Exercise instructions. Output must match the data below exactly from its first line through the line that contains "## repair_timing", with no other line.

Material provided.
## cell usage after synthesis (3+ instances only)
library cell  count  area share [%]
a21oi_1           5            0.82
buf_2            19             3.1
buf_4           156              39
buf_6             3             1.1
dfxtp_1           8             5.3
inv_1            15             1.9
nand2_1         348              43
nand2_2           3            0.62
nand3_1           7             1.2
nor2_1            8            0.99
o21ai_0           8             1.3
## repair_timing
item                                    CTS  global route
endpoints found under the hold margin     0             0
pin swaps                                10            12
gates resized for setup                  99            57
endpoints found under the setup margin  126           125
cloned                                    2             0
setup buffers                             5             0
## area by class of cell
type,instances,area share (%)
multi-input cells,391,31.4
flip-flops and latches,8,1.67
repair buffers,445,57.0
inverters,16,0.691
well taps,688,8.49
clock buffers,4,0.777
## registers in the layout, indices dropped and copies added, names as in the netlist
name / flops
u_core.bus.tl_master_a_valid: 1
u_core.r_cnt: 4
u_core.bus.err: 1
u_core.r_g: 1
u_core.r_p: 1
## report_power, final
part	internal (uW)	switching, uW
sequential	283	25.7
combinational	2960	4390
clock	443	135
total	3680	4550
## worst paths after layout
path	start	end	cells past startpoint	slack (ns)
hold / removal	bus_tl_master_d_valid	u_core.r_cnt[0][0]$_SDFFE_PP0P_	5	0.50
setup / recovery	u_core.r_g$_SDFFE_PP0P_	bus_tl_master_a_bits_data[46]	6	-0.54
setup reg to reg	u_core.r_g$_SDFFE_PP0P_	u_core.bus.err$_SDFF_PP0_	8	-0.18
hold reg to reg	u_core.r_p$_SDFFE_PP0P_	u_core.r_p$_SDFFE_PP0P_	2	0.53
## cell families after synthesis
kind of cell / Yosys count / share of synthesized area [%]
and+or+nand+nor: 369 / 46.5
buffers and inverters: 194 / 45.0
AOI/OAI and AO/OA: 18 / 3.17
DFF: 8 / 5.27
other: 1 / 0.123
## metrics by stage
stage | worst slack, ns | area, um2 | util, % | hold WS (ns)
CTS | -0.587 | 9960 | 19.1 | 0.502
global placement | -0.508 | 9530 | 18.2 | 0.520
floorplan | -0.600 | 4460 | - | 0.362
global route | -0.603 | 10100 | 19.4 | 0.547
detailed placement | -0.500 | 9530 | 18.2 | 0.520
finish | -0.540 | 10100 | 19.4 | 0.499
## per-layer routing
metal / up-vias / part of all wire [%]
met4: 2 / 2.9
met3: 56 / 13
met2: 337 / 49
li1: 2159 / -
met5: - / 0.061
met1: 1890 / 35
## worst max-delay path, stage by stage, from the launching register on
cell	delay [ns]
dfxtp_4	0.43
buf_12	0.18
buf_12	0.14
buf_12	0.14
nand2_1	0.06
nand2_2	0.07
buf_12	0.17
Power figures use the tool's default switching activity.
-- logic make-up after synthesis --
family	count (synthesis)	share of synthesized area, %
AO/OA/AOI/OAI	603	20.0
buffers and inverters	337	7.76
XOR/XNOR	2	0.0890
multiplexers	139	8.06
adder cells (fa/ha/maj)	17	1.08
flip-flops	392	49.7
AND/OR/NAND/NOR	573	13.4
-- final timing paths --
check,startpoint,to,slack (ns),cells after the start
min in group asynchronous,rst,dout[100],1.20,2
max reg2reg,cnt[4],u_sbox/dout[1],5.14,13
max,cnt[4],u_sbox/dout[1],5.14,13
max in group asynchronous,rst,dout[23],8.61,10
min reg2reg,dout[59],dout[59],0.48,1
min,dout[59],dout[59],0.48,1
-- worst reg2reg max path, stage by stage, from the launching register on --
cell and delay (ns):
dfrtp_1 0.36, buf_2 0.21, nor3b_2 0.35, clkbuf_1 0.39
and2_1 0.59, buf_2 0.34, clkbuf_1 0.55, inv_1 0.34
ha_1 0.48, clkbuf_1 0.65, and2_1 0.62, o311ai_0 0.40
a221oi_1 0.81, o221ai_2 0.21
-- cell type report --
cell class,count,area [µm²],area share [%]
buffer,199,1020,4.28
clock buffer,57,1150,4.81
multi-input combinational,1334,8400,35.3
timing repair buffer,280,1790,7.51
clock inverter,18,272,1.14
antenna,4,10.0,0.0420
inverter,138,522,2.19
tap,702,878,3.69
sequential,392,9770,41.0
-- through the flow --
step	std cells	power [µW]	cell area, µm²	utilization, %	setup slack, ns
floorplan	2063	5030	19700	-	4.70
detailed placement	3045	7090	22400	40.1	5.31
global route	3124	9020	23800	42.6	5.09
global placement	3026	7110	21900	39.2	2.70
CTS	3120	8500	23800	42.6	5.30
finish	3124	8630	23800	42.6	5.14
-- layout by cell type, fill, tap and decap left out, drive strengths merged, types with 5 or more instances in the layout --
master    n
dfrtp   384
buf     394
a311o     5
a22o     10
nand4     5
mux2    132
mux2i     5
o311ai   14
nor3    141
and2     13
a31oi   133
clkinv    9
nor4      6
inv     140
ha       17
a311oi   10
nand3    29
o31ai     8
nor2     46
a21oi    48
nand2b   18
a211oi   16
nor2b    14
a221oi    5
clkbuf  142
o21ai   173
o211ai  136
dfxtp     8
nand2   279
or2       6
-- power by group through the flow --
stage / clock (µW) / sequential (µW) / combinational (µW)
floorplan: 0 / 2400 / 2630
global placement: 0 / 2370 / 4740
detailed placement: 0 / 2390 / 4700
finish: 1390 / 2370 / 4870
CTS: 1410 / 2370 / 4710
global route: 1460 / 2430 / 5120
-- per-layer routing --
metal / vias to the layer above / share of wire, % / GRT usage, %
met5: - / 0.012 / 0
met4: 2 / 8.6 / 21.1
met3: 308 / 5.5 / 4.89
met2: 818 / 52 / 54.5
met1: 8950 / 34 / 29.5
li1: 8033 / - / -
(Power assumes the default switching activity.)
[config.mk]
export PLATFORM = sky130hd
export DESIGN_NAME = pc_fetch_gen
export DESIGN_NICKNAME = d
export VERILOG_FILES = /design/src/rtl/mill_pkg.sv /design/src/rtl/pc_fetch_buf.sv /design/src/rtl/pc_fetch_gen.sv
export SDC_FILE = /design/constraint.sdc
export NUM_CORES = 1
export LEC_CHECK = 0
export BUFFER_PORTS_ARGS = -buffer_cell sky130_fd_sc_hd__buf_4
export CAP_MARGIN = 0
export CORE_AREA = 2 2 93 163
export DETAILED_ROUTE_END_ITERATION = 7
export DIE_AREA = 0 0 95 165
export GPL_ROUTABILITY_DRIVEN = 0
export PLACE_DENSITY = 0.76
export REMOVE_ABC_BUFFERS = 1
export SLEW_MARGIN = 30
export SYNTH_ARGS = -nofsm -noshare
export SYNTH_HDL_FRONTEND = slang
export SYNTH_SLANG_ARGS = --single-unit
[constraint.sdc]
create_clock -name clk -period 2.1 [get_ports clk]
set_input_delay 0.105 -clock clk [delete_from_list [all_inputs] [get_ports clk]]
set_output_delay 0.105 -clock clk [all_outputs]
set_load 0.05 [all_outputs]
[src/rtl/mill_pkg.sv]
// mill_pkg: shared front-end types and constants.
// Fetch FSM states, reset PC default, instruction size.
package mill_pkg;

  localparam int unsigned XLEN_DEF = 32;

  localparam logic [31:0] DEF_RESET_PC = 32'h8000_0000;
  localparam logic [31:0] INSTR_BYTES  = 32'd4;

  typedef enum logic [1:0] {
    S_FETCH = 2'd0,
    S_DRAIN = 2'd1,
    S_HOLD  = 2'd2,
    S_HALT  = 2'd3
  } fetch_state_e;

  typedef struct packed {
    logic [31:0] pc;
    logic [31:0] instr;
  } if_id_t;

  // Sequential successor; wraps modulo 2^32.
  function automatic logic [31:0] pc_next(
    input logic [31:0] pc
  );
    return pc + INSTR_BYTES;
  endfunction

endpackage

[src/rtl/pc_fetch_buf.sv]
// pc_fetch_buf: IF->ID output register (valid + {pc, instr}).
// Ports: clk, rst_n (sync, active low), load/clear, ld (bundle), if_valid/if_pc/if_instr.
module pc_fetch_buf
  import mill_pkg::*;
#(
  parameter int unsigned XLEN = 32
) (
  input  logic            clk,
  input  logic            rst_n,
  input  logic            load,
  input  logic            clear,
  input  if_id_t          ld,
  output logic            if_valid,
  output logic [XLEN-1:0] if_pc,
  output logic [31:0]     if_instr
);

  // clear wins over load so a redirect always
  // kills whatever would otherwise be presented.
  always_ff @(posedge clk) begin
    if (!rst_n) begin
      if_valid <= 1'b0;
      if_pc    <= '0;
      if_instr <= '0;
    end else if (clear) begin
      if_valid <= 1'b0;
    end else if (load) begin
      if_valid <= 1'b1;
      if_pc    <= ld.pc;
      if_instr <= ld.instr;
    end
  end

endmodule

[src/rtl/pc_fetch_gen.sv]
// pc_fetch_gen: PC owner, imem req/ack fetch FSM, IF->ID valid/ready.
// Ports: clk, rst_n, redirect_*, imem_*, if_*; PC_MISALIGN_TRAP_EN adds misalign_trap/misalign_addr.
module pc_fetch_gen
  import mill_pkg::*;
#(
  parameter logic [31:0] RESET_PC = DEF_RESET_PC,
  parameter int unsigned XLEN     = 32
) (
  input  logic            clk,
  input  logic            rst_n,
  input  logic            redirect_valid,
  input  logic [XLEN-1:0] redirect_target,
  output logic            imem_req,
  output logic [XLEN-1:0] imem_addr,
  input  logic            imem_ack,
  input  logic [31:0]     imem_rdata,
  output logic            if_valid,
  input  logic            if_ready,
  output logic [XLEN-1:0] if_pc,
  output logic [31:0]     if_instr
`ifdef PC_MISALIGN_TRAP_EN
  ,
  output logic            misalign_trap,
  output logic [XLEN-1:0] misalign_addr
`endif
);

  fetch_state_e    state;
  logic [XLEN-1:0] pc;
  logic [XLEN-1:0] drain_addr;
  logic            kill;

  logic   ack;
  logic   hs;
  logic   misalign;
  logic   buf_load;
  logic   buf_clear;
  if_id_t buf_ld;

  assign imem_req  = (state == S_FETCH) || (state == S_DRAIN);
  // The request in flight when a redirect hit must keep its address.
  assign imem_addr = kill ? drain_addr : pc;

  assign ack = imem_ack && imem_req;
  assign hs  = if_valid && if_ready;

`ifdef PC_MISALIGN_TRAP_EN
  assign misalign = redirect_valid && (redirect_target[1:0] != 2'b00);
`else
  assign misalign = 1'b0;
`endif

  assign buf_load  = (state == S_FETCH) && !kill && ack && !redirect_valid;
  assign buf_clear = redirect_valid || ((state == S_HOLD) && hs);
  assign buf_ld    = '{pc: pc, instr: imem_rdata};

  always_ff @(posedge clk) begin
    if (!rst_n) begin
      state      <= S_FETCH;
      pc         <= RESET_PC;
      drain_addr <= '0;
      kill       <= 1'b0;
    end else if (misalign) begin
      state <= S_HALT;
      kill  <= 1'b0;
    end else if (redirect_valid) begin
      pc <= redirect_target;
      case (state)
        S_FETCH: begin
          if (!ack) begin
            state      <= S_DRAIN;
            kill       <= 1'b1;
            drain_addr <= pc;
          end
        end
        S_DRAIN: begin
          if (ack) begin
            state <= S_FETCH;
            kill  <= 1'b0;
          end
        end
        S_HOLD:  state <= S_FETCH;
        S_HALT:  state <= S_FETCH;
        default: state <= S_FETCH;
      endcase
    end else begin
      case (state)
        S_FETCH: begin
          if (ack) begin
            pc    <= pc_next(pc);
            state <= S_HOLD;
          end
        end
        S_DRAIN: begin
          if (ack) begin
            state <= S_FETCH;
            kill  <= 1'b0;
          end
        end
        S_HOLD: begin
          if (hs) state <= S_FETCH;
        end
        S_HALT:  state <= S_HALT;
        default: state <= S_FETCH;
      endcase
    end
  end

`ifdef PC_MISALIGN_TRAP_EN
  always_ff @(posedge clk) begin
    if (!rst_n) begin
      misalign_trap <= 1'b0;
      misalign_addr <= '0;
    end else begin
      misalign_trap <= misalign;
      if (misalign) misalign_addr <= redirect_target;
    end
  end
`endif

  pc_fetch_buf #(
    .XLEN (XLEN)
  ) u_buf (
    .clk      (clk),
    .rst_n    (rst_n),
    .load     (buf_load),
    .clear    (buf_clear),
    .ld       (buf_ld),
    .if_valid (if_valid),
    .if_pc    (if_pc),
    .if_instr (if_instr)
  );

endmodule

==> results.yml <==
outcome:
  run_status: "complete, no violations"
sta:
  max_clock_freq_mhz: 509
  slew_limit_fails: 0
  tightestPinTransition_ns: 0.401
  setup_repair_after_global_routing_missed_its_margin: "false"
  min_period_over_period_pct: 93.5
  whs_ns: 0.0101
  slew_headroom_pct: 73.2
  finalSetupViolCount: 0
  skew_ns: 0.0118
  report.final.hold_viol_count: 0
  min_period_ns: 1.96
route:
  drt-vias-per-instance: 4.99
  met3_wirelength_um: 962
  drt-met1-wl_um: 6270
  detail_route.iter0.violations: 221
  detail_route.drc_violations: 0
  met2_length_um: 9020
  antenna_violating_nets_post_route: 0
  drt-pass1-iter-count: 4
  detailroute.via_count: 5559
  topRoutingLayerUsed: "met4"
  routed_wl_um: 16700
  drt-wirelength-per-cell_um: 15.0
worst_setup_path:
  crit-reg2reg-launch: "state[0]$_SDFFE_PN0P_"
  timing_worst_setup_path_type: "flop to primary output"
  path_cells: "buf_4 -> buf_6 -> mux2_2 -> buf_4"
  path_delay_family: "buffers and inverters"
  path_max_fanout: 21
  critical_path.reg2reg.endpoint: "u_buf.if_pc[15]$_SDFFE_PN0P_"
  slowest_delay_ns: 0.37
  critical_path.n_buffers_inverters: 3
  cpMostUsedCell: "buf_4"
  crit_path_end_kind: "primary output"
  reg2reg_depth: 9
  worstPathRequired_ns: 2.00
  worst_path_max_delay_cell: "mux2_2"
  reg2reg_setup_slack_ns: 0.17
  worst_path_arrival_ns: 1.86
  crit_path_start_kind: "flop"
grt:
  global_route.overflow_total: 0
  antenna_violations_before_repair: 0
  wire_length_of_the_first_global_routing_pass_um: 25200
  number_of_global_route_vias_before_repair: 5311
  grt_max_degree: 65
  grt_usage_pct: 20.5
synth:
  synthCells: 696
  post_synth_num_cell_types: 37
  yosysMostFrequentCell: "nand2_1"
  postSynthAreaPerCell_um2: 8.51
  ys_top_cells_by_count: "216 x nand2_1, 132 x dfxtp_1, 87 x a21boi_0"
  synth_top_cell_by_area: "dfxtp_1"
  synthArstFlopShare_pct: 0
  syn_area_um2: 5920
  synth.ff_latch_count: 132
  postSynth.topFlopCell: "dfxtp_1"
  post-synth-top-area-fraction_pct: 44.6
  yosysSeqAreaShare_pct: 44.6
  synth-edff-count: 0
  synth.area.top_cells: "dfxtp_1 45%, nand2_1 14%, a21boi_0 11%"
  synthesis.yosys.warnings: 0
finish:
  fillers: 1220
  multi_input_comb_area_um2: 3070
  num_antenna_cells: 0
  final_core_util_pct: 60.9
  syn2layout_area_growth_pct: 47.1
  numnets_final: 995
  post-route-cell-area_um2: 8710
  drive_gt1_share_pct: 29.7
  seqCellArea_um2: 2640
floorplan:
  fp.dieH_um: 165
  start_util_pct: 41.4
  io_pins: 167
  die-width_um: 95
  die-area_um2: 15700
  fp-row-count: 58
  placeableCoreArea_um2: 14300
cts:
  cts_htree_levels: 4
  cts-buffers-inserted: 17
  cts_tree: "built"
  ctsRootBufferMaster: "clkbuf_16"
  clkSinkCount: 132
  clock_latency_ns: 0.40
  path_clk_slew_ns: 0.06
  cts.path.max_buffers: 2
worst_hold_path:
  holdPathEnd: "pc[13]$_SDFFE_PN0P_"
  worst_hold_path_type: "primary input to flop"
  timing.hold.worst.start: "redirect_target[13]"
  worstHoldPathCells: 3
placed_design:
  dpl_wire_length_um: 10700
  placed_cell_area_um2: 7480
  port-buffer-count: 166
pwr:
  vdd_ir_drop_max_mv: 0.472
  leakage_power_nw: 3.58
  total_power_density_per_cell_area_nw_per_um2: 839
run:
  max-cap-violations: 0
==> metrics by stage <==
stage	setup TNS (ns)	power, W	setup slack (ns)	cells
5_1_grt	0	0.00759	0.0225	1114
2_1_floorplan	-42.90	0.00371	-0.658	644
3_5_place_dp	0	0.00429	0.0447	1021
3_3_place_gp	0	0.00427	0.107	1021
6_report	0	0.00731	0.137	1114
4_1_cts	0	0.00733	0.0276	1110
==> layout make-up <==
type | instances | area share (%)
clock buffers | 21 | 5.40
clock inverters | 11 | 1.45
inverters | 4 | 0.172
multi-input cells | 508 | 35.2
flip-flops and latches | 132 | 30.4
well taps | 180 | 2.59
repair buffers | 258 | 24.8
==> how the worst max path moves through the flow <==
stage                                     start                              end  cells after the start
after floorplan               kill$_SDFFE_PN0P_   u_buf.if_instr[0]$_SDFFE_PN0P_                      3
after global placement    state[0]$_SDFFE_PN0P_  u_buf.if_instr[25]$_SDFFE_PN0P_                      7
after detailed placement  state[0]$_SDFFE_PN0P_   u_buf.if_instr[8]$_SDFFE_PN0P_                      7
after CTS                     kill$_SDFFE_PN0P_                     imem_addr[4]                      4
after global routing      state[1]$_SDFFE_PN0P_              pc[31]$_SDFFE_PN1P_                      8
final                         kill$_SDFFE_PN0P_                     imem_addr[4]                      4
==> registers in the layout, summed over array words and instances (netlist names) <==
signal,count
state,2
drain_addr,32
pc,32
u_buf.if_instr,32
u_buf.if_pc,32
kill,1
u_buf.if_valid,1
==> logic make-up after synthesis <==
group | Yosys count | share of synthesized area [%]
adders and majority gates | 5 | 1.06
DFF | 132 | 44.6
and+or+nand+nor | 283 | 21.8
buffers and inverters | 56 | 3.68
muxes | 34 | 6.40
AOI/OAI and AO/OA | 157 | 18.2
xor gates and xnor gates | 29 | 4.29
==> worst min-delay path, stage by stage <==
cell	delay, ns
buf_4	0.09
o21ai_0	0.06
a21oi_1	0.12
==> metal layers <==
metal | up-vias | GRT usage, %
li1 | 2787 | -
met1 | 2592 | 21.8
met2 | 150 | 38.0
met3 | 30 | 3.74
met4 | 0 | 9.49
met5 | - | 0
==> placed cells by master (no fill, tap or decap), types with 5 or more instances in the layout <==
master         instances
nand3_1               10
buf_4                194
dlygate4sd3_1         57
xnor2_1               11
nor3_1                 6
and2_1                 6
nand4_1                9
o21ai_0               26
a21oi_1               23
nor2_1                 5
o211a_1                7
a21boi_1              10
nand2_1              216
a21boi_0              87
xor2_1                18
mux2_2                31
clkbuf_16             19
dfxtp_1              131
==> where the power goes <==
group	leakage (nW)	internal, W	switching, W	total (W)
combinational	2.22	0.000627	0.000976	0.00160
sequential	1.08	0.00265	0.000117	0.00276
clock	0.282	0.00185	0.00109	0.00294
total	3.58	0.00512	0.00219	0.00731
==> timing repair <==
| action | in CTS | in global routing |
|---|---|---|
| gates resized for setup | 0 | 4 |
| setup endpoints to repair | 0 | 71 |
| buffers inserted | 0 | 2 |
| hold endpoints to repair | 57 | 0 |
| hold buffers | 57 | 0 |
No activity file was read; power rests on OpenSTA's default activity.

Result.
## cell usage after synthesis (3+ instances only)
library cell  count  area share [%]
a21oi_1           5            0.82
buf_2            19             3.1
buf_4           156              39
buf_6             3             1.1
dfxtp_1           8             5.3
inv_1            15             1.9
nand2_1         348              43
nand2_2           3            0.62
nand3_1           7             1.2
nor2_1            8            0.99
o21ai_0           8             1.3
## repair_timing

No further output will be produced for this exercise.